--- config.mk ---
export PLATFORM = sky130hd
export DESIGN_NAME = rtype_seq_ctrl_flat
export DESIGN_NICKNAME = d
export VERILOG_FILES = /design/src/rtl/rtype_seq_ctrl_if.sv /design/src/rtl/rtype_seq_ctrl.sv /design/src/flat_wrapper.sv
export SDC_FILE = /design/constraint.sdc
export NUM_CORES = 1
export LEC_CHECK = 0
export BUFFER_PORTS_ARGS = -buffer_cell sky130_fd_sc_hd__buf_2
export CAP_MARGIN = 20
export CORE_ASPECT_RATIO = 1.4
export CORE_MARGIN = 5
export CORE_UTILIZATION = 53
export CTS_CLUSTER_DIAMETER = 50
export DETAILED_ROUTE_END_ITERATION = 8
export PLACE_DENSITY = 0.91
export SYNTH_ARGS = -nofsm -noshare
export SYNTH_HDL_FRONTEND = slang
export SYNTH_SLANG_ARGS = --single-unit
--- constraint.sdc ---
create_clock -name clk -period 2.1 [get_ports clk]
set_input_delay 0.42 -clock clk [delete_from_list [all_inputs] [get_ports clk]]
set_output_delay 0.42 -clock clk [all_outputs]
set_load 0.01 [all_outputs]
——————————
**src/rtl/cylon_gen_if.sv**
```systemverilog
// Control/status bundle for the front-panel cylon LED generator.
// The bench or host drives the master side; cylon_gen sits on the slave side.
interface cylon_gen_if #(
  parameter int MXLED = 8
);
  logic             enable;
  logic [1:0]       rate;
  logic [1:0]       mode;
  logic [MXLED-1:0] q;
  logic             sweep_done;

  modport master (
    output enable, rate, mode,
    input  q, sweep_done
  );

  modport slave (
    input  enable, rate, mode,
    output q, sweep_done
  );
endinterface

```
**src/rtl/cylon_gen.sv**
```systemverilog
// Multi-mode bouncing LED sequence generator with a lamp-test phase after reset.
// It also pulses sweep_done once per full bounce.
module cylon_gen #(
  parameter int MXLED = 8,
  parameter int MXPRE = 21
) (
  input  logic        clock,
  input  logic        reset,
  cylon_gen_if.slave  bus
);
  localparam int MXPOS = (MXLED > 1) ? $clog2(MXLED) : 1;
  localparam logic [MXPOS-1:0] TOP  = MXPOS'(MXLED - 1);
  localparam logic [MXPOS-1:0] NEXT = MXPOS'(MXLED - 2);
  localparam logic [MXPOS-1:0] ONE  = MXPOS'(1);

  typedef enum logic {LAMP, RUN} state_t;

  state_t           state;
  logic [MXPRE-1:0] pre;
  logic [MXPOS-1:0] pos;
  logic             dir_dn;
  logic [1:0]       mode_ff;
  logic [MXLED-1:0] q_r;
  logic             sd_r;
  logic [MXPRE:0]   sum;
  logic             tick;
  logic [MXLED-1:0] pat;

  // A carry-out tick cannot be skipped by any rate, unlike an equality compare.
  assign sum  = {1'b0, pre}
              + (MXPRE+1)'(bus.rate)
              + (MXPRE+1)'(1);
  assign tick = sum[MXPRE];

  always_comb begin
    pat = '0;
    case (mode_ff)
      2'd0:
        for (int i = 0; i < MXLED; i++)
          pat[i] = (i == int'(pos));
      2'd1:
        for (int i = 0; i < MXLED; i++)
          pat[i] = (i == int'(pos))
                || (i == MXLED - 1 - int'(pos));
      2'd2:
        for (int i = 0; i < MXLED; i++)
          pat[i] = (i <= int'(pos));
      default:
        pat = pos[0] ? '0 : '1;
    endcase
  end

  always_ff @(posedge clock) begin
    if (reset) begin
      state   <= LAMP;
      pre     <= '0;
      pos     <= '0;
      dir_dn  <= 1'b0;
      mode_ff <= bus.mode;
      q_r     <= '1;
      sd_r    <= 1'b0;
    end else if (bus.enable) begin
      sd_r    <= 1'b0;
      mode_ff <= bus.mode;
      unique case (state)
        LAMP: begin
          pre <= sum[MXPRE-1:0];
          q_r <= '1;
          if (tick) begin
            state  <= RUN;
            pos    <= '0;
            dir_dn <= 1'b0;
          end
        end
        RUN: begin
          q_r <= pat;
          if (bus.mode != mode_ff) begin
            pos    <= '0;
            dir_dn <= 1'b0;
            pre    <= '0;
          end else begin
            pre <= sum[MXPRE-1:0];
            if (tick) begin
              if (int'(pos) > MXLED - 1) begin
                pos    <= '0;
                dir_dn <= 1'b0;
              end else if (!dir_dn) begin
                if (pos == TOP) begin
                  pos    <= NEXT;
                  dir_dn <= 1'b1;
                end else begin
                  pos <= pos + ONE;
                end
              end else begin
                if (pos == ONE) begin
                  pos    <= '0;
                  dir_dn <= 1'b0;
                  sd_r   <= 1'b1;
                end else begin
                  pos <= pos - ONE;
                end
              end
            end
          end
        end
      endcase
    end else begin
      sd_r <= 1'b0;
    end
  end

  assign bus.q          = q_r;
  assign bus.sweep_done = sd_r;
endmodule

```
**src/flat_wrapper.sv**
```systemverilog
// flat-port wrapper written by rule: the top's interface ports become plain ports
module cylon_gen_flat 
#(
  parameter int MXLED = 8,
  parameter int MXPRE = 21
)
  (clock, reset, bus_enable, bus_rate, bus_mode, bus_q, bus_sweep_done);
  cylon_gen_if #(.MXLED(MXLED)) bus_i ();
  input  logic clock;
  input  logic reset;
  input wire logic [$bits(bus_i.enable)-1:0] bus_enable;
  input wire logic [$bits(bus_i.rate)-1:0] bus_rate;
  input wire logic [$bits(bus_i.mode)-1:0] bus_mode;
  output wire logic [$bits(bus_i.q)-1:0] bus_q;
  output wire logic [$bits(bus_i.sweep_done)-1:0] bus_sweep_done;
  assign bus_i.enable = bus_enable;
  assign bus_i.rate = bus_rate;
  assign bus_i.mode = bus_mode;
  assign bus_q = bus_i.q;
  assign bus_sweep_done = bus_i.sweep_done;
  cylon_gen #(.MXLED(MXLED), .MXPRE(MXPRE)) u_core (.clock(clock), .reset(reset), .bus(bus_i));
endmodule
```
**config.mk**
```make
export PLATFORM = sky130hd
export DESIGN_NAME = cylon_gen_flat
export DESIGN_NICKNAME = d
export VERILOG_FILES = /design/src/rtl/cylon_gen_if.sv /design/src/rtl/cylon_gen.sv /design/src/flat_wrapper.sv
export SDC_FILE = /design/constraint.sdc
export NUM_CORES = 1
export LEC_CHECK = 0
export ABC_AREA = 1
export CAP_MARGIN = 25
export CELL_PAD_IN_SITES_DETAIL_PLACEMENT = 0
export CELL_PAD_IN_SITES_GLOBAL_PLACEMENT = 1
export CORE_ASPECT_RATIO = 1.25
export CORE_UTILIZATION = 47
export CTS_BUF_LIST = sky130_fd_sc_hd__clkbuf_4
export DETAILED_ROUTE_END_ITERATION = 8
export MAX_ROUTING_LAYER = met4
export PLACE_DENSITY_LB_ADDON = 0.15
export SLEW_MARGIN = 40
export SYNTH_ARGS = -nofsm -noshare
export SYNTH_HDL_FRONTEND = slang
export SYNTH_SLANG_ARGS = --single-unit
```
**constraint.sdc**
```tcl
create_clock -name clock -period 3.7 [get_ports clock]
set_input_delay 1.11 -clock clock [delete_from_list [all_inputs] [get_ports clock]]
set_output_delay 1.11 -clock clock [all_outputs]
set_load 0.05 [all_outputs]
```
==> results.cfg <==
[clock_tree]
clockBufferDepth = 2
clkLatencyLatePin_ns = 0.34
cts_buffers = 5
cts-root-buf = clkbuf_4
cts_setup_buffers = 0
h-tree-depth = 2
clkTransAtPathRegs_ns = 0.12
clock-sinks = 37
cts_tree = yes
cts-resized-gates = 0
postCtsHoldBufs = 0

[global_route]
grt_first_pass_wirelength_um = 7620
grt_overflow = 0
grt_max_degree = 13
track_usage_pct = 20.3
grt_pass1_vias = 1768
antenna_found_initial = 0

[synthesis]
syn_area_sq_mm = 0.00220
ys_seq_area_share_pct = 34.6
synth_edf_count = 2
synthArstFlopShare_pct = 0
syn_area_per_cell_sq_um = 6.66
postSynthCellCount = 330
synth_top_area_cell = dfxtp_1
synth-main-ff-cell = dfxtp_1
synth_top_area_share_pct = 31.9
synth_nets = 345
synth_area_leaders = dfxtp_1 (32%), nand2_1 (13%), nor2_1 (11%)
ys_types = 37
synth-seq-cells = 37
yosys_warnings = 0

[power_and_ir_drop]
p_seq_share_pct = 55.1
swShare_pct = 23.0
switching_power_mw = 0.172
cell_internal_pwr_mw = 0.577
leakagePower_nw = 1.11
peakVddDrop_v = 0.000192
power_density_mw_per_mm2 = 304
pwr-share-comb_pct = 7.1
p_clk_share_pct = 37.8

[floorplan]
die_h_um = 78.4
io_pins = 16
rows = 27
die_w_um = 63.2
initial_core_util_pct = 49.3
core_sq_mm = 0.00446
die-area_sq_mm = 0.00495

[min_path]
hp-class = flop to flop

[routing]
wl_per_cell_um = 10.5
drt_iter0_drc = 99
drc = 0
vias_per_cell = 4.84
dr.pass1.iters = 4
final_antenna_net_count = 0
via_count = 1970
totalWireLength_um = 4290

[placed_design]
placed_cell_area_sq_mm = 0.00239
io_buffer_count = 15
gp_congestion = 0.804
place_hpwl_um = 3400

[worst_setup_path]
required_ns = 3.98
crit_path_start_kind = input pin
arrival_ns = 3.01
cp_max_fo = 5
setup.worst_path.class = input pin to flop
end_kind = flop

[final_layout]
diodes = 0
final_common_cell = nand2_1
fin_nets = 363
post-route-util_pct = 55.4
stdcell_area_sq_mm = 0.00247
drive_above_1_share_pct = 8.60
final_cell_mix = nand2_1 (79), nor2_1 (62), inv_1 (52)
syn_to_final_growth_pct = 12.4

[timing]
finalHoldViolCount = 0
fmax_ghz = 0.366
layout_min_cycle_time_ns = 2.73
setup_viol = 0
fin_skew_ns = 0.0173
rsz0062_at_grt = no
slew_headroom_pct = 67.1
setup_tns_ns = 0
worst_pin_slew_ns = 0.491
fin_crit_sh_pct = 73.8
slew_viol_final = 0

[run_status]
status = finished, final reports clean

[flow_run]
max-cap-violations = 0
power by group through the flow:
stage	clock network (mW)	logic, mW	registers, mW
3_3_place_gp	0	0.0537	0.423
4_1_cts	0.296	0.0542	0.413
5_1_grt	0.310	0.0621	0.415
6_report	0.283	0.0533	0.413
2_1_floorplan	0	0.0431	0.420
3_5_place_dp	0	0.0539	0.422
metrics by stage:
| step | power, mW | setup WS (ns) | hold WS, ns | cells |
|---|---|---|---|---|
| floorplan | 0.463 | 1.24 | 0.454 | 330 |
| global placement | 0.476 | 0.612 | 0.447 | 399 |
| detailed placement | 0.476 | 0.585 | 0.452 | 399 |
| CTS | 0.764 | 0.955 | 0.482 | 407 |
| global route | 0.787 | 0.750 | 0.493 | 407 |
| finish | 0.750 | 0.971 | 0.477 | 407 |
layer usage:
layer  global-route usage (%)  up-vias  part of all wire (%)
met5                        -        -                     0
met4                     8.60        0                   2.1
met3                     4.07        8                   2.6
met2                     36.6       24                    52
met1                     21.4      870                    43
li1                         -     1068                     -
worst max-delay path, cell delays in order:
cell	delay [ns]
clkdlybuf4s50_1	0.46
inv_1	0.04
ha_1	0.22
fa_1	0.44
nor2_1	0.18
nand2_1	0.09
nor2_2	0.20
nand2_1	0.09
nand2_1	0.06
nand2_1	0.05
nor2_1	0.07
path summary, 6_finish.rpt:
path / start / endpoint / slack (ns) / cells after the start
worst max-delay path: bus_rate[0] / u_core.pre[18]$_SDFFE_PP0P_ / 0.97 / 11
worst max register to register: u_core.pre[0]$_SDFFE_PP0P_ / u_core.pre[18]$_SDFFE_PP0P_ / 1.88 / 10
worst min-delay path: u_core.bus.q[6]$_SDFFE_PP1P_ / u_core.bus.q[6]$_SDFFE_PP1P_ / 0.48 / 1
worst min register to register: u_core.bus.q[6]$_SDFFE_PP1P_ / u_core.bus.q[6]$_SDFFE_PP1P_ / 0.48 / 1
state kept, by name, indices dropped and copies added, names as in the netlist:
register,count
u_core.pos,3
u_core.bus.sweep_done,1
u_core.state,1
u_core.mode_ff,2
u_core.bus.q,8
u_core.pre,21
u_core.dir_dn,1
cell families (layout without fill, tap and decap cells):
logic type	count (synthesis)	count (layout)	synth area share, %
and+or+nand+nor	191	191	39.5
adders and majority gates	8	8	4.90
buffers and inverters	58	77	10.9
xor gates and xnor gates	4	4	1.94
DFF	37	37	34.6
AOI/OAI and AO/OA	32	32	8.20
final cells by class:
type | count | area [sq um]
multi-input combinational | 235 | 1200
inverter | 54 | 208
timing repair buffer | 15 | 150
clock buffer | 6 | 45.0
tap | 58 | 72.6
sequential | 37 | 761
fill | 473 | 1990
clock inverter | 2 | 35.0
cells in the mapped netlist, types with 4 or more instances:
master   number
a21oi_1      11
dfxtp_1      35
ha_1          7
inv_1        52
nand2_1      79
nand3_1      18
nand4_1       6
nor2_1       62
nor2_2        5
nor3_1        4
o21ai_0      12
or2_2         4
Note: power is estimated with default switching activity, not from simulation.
——————————
§ **Task prompt**: Given the records above, restate word for word only the lines starting at the one with "synth_edf_count = 2" and ending at the one with "vias_per_cell = 4.84".

§ **Output**:
synth_edf_count = 2
synthArstFlopShare_pct = 0
syn_area_per_cell_sq_um = 6.66
postSynthCellCount = 330
synth_top_area_cell = dfxtp_1
synth-main-ff-cell = dfxtp_1
synth_top_area_share_pct = 31.9
synth_nets = 345
synth_area_leaders = dfxtp_1 (32%), nand2_1 (13%), nor2_1 (11%)
ys_types = 37
synth-seq-cells = 37
yosys_warnings = 0

[power_and_ir_drop]
p_seq_share_pct = 55.1
swShare_pct = 23.0
switching_power_mw = 0.172
cell_internal_pwr_mw = 0.577
leakagePower_nw = 1.11
peakVddDrop_v = 0.000192
power_density_mw_per_mm2 = 304
pwr-share-comb_pct = 7.1
p_clk_share_pct = 37.8

[floorplan]
die_h_um = 78.4
io_pins = 16
rows = 27
die_w_um = 63.2
initial_core_util_pct = 49.3
core_sq_mm = 0.00446
die-area_sq_mm = 0.00495

[min_path]
hp-class = flop to flop

[routing]
wl_per_cell_um = 10.5
drt_iter0_drc = 99
drc = 0
vias_per_cell = 4.84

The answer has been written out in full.